Exercise directions: All that is wanted is the span of lines from the one with "set_output_delay 0.62 -clock" to the last line of the data, copied exactly.

Saved entries:
BEGIN

### config.mk
export PLATFORM = sky130hd
export DESIGN_NAME = tpc_pwm
export DESIGN_NICKNAME = d
export VERILOG_FILES = /design/src/pkg/tpc_pkg.sv /design/src/tpc_pwm.sv
export SDC_FILE = /design/constraint.sdc
export NUM_CORES = 1
export LEC_CHECK = 0
export BUFFER_PORTS_ARGS = -buffer_cell sky130_fd_sc_hd__buf_2
export CAP_MARGIN = 10
export CORE_MARGIN = 2
export CORE_UTILIZATION = 40
export DETAILED_ROUTE_END_ITERATION = 8
export GPL_ROUTABILITY_DRIVEN = 0
export PLACE_DENSITY = 0.7
export SLEW_MARGIN = 40
export SYNTH_ARGS = -nofsm -noshare
export SYNTH_HDL_FRONTEND = slang
export SYNTH_SLANG_ARGS = --single-unit
export TNS_END_PERCENT = 100
### constraint.sdc
create_clock -name clk -period 6.2 [get_ports clk]
set_clock_uncertainty 0.15 [all_clocks]
set_input_delay 0.62 -clock clk [delete_from_list [all_inputs] [get_ports clk]]
set_output_delay 0.62 -clock clk [all_outputs]
set_load 0.01 [all_outputs]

END

Completed task:
set_output_delay 0.62 -clock clk [all_outputs]
set_load 0.01 [all_outputs]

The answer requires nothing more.